**Goal of the exercise**
Look in the material below for the line holding "set_clock_uncertainty 0.2 [all_clocks]". Set it down exactly, with each later line up to and including the line holding "set_load 0.1 [all_outputs]".

**Records supplied**
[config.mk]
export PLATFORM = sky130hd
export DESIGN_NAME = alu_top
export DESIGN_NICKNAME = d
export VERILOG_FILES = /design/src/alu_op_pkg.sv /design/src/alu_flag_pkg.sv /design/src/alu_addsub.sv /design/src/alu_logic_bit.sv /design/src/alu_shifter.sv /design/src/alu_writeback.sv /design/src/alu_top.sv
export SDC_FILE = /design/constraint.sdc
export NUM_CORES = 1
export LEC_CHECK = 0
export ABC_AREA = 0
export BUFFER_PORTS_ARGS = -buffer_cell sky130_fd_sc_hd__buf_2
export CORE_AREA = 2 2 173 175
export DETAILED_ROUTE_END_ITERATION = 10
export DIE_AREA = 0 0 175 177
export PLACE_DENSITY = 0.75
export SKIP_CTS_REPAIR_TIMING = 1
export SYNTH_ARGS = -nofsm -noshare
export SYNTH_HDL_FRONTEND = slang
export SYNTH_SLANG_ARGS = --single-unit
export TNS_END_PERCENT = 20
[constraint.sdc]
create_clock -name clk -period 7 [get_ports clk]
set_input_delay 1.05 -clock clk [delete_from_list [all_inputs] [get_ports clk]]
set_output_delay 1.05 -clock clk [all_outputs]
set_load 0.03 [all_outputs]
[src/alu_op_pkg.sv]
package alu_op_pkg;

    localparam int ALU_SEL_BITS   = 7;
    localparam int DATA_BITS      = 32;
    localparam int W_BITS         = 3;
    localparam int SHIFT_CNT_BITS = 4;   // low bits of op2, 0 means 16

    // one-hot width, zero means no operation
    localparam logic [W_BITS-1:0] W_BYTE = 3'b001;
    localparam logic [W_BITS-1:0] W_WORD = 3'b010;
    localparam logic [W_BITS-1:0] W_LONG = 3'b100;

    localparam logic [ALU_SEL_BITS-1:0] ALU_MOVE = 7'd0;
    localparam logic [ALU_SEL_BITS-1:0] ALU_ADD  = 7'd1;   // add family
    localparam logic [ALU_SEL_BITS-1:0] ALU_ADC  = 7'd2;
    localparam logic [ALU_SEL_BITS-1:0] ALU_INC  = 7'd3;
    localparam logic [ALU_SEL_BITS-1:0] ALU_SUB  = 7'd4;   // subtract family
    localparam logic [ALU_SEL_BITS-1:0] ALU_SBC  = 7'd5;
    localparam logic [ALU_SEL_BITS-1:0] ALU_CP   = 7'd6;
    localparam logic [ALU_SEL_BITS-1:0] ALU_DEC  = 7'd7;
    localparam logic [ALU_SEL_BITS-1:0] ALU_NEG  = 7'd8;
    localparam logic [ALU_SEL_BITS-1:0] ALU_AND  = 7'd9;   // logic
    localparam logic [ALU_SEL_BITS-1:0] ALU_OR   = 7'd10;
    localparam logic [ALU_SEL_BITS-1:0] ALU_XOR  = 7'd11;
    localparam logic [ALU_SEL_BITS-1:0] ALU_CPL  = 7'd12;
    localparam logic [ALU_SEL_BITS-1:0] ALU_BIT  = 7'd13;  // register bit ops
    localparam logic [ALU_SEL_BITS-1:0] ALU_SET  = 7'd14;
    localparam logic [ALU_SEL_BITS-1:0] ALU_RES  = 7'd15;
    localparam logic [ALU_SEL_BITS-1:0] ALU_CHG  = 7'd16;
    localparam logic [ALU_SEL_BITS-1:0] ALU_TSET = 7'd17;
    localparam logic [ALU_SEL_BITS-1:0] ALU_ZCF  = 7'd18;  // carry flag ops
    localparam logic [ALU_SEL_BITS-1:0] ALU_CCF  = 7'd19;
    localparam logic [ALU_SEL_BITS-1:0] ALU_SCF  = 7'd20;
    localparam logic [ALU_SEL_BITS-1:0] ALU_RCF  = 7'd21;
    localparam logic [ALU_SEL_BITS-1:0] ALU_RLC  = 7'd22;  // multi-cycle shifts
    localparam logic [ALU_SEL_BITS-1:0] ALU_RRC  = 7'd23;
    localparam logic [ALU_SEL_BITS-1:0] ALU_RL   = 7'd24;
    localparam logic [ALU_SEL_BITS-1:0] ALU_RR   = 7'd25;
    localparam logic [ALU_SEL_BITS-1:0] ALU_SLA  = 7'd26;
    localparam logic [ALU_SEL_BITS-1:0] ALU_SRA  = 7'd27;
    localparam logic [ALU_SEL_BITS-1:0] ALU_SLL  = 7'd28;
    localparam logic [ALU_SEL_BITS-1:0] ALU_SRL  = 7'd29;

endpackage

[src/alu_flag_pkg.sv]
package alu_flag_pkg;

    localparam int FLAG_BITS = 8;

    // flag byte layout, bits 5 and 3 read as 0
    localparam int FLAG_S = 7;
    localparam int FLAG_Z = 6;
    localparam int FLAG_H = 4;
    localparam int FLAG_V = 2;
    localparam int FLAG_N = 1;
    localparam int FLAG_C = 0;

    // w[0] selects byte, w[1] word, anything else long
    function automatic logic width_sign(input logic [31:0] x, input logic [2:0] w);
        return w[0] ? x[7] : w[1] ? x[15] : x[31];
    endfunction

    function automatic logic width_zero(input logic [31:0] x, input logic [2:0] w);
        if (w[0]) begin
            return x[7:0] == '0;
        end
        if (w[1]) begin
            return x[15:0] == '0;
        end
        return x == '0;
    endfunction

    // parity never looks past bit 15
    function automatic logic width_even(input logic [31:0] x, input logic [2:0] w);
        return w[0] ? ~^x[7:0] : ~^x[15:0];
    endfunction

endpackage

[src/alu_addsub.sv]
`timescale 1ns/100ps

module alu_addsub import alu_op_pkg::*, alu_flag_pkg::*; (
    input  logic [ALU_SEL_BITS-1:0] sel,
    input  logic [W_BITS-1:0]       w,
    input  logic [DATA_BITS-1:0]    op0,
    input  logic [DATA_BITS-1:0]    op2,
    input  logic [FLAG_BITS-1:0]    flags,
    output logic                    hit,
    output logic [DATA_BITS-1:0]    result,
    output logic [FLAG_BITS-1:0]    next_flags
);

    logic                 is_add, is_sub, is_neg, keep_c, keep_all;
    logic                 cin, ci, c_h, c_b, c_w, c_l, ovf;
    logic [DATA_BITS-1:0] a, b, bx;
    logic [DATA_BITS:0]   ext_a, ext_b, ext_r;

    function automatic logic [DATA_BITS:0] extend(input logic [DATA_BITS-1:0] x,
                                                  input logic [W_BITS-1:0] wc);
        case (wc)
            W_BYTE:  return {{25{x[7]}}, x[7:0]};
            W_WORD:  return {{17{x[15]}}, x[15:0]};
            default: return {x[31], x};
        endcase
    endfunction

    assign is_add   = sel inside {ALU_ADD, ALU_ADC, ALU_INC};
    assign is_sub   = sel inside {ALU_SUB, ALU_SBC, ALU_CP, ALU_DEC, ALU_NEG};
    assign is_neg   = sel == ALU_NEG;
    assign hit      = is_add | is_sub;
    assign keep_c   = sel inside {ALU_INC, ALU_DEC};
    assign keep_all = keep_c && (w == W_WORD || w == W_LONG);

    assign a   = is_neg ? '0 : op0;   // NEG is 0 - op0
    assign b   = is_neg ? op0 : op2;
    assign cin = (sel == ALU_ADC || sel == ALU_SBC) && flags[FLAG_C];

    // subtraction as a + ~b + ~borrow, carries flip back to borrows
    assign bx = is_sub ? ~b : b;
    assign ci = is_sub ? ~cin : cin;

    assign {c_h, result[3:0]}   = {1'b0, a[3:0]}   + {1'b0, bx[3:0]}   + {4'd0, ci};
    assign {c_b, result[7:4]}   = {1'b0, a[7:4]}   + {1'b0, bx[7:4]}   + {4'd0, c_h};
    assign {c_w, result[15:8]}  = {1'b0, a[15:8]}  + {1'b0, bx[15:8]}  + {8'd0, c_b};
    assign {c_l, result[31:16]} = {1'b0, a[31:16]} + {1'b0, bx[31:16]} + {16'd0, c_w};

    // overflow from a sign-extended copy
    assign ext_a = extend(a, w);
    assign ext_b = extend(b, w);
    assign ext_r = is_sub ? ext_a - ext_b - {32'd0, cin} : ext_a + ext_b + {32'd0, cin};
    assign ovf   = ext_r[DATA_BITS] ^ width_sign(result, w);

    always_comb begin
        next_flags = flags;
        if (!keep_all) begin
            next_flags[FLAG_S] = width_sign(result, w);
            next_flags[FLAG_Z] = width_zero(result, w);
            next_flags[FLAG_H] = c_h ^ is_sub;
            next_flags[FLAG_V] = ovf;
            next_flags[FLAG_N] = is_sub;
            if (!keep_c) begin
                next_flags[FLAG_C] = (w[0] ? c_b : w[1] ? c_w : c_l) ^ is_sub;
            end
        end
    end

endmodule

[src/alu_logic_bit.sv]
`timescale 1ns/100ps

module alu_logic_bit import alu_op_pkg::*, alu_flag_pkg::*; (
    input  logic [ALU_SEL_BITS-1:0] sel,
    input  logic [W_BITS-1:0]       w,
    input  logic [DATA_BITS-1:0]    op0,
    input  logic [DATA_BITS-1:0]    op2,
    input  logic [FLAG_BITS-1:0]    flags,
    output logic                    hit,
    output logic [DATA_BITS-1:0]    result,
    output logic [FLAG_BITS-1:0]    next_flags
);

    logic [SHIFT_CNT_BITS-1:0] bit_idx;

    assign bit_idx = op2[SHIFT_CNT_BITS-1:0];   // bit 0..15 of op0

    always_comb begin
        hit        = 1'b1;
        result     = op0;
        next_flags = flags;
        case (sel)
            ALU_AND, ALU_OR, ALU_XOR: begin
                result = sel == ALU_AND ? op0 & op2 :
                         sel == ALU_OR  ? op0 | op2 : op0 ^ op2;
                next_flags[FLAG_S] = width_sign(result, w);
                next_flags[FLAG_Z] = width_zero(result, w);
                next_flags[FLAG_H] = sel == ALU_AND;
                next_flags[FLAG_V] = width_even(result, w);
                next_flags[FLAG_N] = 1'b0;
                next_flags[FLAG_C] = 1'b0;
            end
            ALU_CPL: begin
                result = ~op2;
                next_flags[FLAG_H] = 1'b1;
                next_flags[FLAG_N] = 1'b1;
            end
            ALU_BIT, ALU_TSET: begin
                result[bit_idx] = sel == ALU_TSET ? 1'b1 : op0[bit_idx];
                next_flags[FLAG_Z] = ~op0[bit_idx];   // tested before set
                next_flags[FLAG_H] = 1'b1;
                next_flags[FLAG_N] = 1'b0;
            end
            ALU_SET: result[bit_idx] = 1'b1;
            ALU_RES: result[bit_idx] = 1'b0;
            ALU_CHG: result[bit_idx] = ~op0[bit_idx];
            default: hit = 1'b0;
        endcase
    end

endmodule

--

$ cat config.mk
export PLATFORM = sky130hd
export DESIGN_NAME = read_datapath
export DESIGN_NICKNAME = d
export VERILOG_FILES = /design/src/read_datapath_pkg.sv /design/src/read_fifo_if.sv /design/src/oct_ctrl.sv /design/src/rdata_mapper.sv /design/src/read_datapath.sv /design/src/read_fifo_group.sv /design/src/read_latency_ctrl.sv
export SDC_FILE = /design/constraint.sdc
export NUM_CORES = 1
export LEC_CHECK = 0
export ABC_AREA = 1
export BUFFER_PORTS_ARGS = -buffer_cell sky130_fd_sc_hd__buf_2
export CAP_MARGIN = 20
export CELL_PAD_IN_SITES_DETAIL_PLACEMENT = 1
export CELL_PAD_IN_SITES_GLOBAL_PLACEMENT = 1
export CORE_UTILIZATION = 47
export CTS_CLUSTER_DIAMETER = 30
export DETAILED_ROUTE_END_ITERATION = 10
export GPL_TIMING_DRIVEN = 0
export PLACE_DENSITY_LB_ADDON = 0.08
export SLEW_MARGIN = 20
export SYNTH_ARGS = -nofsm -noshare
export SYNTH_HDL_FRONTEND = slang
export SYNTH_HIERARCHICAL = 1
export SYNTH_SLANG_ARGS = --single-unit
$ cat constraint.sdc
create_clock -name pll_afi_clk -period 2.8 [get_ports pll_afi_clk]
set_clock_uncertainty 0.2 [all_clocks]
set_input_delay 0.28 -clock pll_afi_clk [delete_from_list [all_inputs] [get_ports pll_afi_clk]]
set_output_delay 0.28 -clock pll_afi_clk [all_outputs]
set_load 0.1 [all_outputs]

**Answer to the problem**
set_clock_uncertainty 0.2 [all_clocks]
set_input_delay 0.28 -clock pll_afi_clk [delete_from_list [all_inputs] [get_ports pll_afi_clk]]
set_output_delay 0.28 -clock pll_afi_clk [all_outputs]
set_load 0.1 [all_outputs]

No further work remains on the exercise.